Longtime friend Lisa Caserta said he had complications from a heart ailment.
Since age 11, Hill had thrived in the lawless environs of mafiarun New York, rising to become a trusted ‘‘wiseguy’’ in the Lucchese crime family.
For more than 25 years, he served under the stewardship of mob boss Paul Vario and worked closely with James ‘‘Jimmy the Gent’’ Burke. In the name of the Lucchese family, Hill said he helped engineer a point-shaving scheme involving the Boston College basketball team and took part in a spectacular heist worth $6 million in cash and jewels from a Lufthansa cargo facility at John F Kennedy International Airport.
Despite his numerous transgressions, Hill was adamant he never committed murder. But he did bury in shallow graves the corpses of the mob’s enemies – more than a dozen of them.
In 1980, his role in a vast narcotics trafficking operation led to his downfall. Sitting in the Nassau County Jail in New York, he faced a possible lifetime prison sentence unless he cooperated with the authorities.
He decided to talk. To his onetime mafia colleagues, Hill was a turncoat with a price on his head. To the Justice Department prosecutors who sent such miscreants to prison, Hill was a prized asset requiring vigilant protection.
He helped secure many convictions, and his testimony led to prison sentences for Vario, his former mentor, and Burke, his closest confidant.
He entered the federal witness protection programme and lived in Nebraska, Kentucky and Washington state. He also sold his life story to Simon & Schuster for nearly $100,000. The 1985 book, Wiseguy, by New York crime journalist Nicholas Pileggi, became a bestseller.
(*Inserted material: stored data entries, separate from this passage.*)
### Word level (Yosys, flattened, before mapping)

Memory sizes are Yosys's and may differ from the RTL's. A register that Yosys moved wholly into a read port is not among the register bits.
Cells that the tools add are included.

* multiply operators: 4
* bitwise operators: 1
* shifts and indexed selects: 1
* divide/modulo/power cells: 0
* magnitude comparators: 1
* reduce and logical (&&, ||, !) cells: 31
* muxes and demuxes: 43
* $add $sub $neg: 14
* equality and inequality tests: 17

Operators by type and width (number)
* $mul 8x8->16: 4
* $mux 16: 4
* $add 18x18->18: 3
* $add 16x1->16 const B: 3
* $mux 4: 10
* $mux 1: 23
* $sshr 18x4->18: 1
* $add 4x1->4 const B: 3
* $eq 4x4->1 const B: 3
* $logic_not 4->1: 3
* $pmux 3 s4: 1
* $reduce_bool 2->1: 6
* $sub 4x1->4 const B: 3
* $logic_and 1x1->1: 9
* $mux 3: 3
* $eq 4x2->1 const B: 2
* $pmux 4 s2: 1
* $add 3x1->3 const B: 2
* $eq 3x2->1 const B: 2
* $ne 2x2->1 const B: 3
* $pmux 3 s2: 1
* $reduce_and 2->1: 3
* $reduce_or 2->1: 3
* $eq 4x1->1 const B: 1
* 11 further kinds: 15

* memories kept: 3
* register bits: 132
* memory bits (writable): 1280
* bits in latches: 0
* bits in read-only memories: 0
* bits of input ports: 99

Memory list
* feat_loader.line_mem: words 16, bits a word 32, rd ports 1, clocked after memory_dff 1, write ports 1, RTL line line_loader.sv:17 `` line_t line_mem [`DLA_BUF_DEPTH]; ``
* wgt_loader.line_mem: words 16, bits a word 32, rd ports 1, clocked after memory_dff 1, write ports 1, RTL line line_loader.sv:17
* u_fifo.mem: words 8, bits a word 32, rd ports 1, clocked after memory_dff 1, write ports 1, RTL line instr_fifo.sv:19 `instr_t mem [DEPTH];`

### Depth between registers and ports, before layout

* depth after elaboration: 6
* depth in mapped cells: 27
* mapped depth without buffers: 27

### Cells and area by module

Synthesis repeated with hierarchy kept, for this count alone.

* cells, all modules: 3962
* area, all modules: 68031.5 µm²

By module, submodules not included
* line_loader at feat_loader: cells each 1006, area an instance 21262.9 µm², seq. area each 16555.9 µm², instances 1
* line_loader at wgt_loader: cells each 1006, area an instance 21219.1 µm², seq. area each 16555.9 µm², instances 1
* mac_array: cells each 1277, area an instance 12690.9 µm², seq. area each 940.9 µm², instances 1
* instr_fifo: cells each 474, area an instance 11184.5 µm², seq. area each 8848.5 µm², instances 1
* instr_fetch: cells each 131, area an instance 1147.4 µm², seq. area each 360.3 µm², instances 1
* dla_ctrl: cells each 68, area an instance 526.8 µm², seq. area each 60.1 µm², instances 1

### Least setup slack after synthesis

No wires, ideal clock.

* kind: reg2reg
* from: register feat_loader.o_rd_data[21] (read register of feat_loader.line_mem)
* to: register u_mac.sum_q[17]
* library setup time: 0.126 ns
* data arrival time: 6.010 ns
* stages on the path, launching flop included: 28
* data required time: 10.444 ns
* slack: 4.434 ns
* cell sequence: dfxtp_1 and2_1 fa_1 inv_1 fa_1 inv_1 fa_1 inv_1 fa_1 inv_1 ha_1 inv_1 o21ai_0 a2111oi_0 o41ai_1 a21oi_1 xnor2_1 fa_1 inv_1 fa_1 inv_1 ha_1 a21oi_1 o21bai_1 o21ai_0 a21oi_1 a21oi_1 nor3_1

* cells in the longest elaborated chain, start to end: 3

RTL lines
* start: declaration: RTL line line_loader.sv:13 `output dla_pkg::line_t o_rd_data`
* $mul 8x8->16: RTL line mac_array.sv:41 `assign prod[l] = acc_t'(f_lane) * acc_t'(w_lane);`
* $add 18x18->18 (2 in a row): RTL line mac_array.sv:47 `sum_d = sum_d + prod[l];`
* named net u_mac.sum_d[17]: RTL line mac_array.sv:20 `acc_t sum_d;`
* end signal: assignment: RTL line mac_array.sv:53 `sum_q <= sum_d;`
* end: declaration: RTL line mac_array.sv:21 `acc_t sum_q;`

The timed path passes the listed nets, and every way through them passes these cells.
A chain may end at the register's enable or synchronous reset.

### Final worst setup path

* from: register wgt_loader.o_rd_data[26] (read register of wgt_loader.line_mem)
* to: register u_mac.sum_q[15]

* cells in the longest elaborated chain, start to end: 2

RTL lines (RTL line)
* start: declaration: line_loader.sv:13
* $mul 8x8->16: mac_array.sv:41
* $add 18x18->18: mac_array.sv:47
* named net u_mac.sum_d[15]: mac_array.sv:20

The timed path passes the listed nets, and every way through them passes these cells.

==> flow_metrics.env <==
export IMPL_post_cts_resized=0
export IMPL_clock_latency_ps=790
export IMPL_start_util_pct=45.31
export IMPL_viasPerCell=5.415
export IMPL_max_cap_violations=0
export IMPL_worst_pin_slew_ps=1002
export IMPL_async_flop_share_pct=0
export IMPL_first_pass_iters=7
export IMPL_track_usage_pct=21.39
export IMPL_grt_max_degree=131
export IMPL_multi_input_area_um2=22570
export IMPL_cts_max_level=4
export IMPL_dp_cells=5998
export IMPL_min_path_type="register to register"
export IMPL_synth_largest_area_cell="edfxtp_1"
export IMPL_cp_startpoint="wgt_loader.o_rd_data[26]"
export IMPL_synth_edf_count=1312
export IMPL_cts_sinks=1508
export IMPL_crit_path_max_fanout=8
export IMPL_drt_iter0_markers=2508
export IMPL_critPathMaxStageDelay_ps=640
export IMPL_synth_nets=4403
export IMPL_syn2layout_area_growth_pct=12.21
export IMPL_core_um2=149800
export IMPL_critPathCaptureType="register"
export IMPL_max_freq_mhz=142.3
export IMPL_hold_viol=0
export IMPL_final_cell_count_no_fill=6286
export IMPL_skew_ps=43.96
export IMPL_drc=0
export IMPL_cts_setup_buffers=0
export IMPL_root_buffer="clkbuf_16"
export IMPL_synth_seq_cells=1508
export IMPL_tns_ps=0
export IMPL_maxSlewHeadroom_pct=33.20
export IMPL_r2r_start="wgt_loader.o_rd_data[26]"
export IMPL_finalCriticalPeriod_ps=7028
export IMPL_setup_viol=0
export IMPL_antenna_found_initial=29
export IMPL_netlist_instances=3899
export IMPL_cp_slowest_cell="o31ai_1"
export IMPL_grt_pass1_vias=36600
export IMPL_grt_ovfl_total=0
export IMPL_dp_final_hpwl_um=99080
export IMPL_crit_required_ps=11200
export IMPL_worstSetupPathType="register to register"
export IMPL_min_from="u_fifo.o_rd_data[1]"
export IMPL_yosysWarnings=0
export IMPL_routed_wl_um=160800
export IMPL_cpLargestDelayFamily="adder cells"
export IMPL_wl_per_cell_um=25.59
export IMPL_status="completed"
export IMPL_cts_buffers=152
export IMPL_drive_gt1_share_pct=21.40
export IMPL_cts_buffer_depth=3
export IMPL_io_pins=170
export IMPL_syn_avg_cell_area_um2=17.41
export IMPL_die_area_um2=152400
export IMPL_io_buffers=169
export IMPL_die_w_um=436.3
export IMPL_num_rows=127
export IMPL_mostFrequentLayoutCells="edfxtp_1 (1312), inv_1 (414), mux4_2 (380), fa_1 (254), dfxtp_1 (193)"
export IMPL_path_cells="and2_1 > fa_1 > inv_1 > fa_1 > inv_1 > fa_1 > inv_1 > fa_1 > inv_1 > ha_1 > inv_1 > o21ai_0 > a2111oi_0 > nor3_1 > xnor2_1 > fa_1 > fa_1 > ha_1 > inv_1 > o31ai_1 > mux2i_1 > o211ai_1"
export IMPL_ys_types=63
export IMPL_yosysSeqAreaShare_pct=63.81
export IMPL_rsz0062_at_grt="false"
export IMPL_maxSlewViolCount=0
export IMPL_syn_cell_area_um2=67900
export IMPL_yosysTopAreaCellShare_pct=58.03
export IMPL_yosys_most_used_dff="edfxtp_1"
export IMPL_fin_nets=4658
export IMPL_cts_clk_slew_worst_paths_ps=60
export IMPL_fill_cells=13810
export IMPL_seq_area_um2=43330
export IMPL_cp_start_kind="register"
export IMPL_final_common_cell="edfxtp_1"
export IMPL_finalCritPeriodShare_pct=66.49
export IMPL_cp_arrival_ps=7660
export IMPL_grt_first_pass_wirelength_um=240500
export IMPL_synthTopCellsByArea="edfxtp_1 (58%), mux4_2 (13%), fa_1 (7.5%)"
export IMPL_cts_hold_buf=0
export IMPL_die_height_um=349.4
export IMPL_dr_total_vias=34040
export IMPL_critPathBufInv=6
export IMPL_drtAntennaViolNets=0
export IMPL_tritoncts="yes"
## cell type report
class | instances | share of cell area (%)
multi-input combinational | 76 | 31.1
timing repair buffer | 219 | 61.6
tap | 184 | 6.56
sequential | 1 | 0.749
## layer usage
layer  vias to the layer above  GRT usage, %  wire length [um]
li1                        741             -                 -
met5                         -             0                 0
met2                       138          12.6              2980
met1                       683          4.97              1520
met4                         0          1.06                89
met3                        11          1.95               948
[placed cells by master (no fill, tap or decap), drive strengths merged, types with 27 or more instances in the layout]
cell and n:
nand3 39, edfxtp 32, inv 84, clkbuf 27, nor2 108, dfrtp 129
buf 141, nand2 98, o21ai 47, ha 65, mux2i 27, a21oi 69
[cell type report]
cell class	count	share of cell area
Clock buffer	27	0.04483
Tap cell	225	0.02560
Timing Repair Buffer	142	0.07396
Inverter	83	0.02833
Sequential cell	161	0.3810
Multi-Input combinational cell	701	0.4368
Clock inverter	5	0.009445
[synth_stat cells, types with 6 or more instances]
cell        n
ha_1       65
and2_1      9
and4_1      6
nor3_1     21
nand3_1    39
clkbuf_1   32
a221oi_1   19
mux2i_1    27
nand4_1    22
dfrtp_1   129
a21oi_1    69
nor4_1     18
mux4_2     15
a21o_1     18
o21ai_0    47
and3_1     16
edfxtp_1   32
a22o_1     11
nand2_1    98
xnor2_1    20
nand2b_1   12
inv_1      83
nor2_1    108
‘‘The hardest thing for me was leaving the life I was running away from,’’ Hill said in the book. ‘‘Even at the end, with all the threats I was getting and all the time I was facing behind the wall, I still loved the life.’’
Pileggi’s book became the basis of the celebrated 1990 mobster movie GoodFellas, starring Ray Liotta as Hill and Robert De Niro and Joe Pesci as fellow hoods.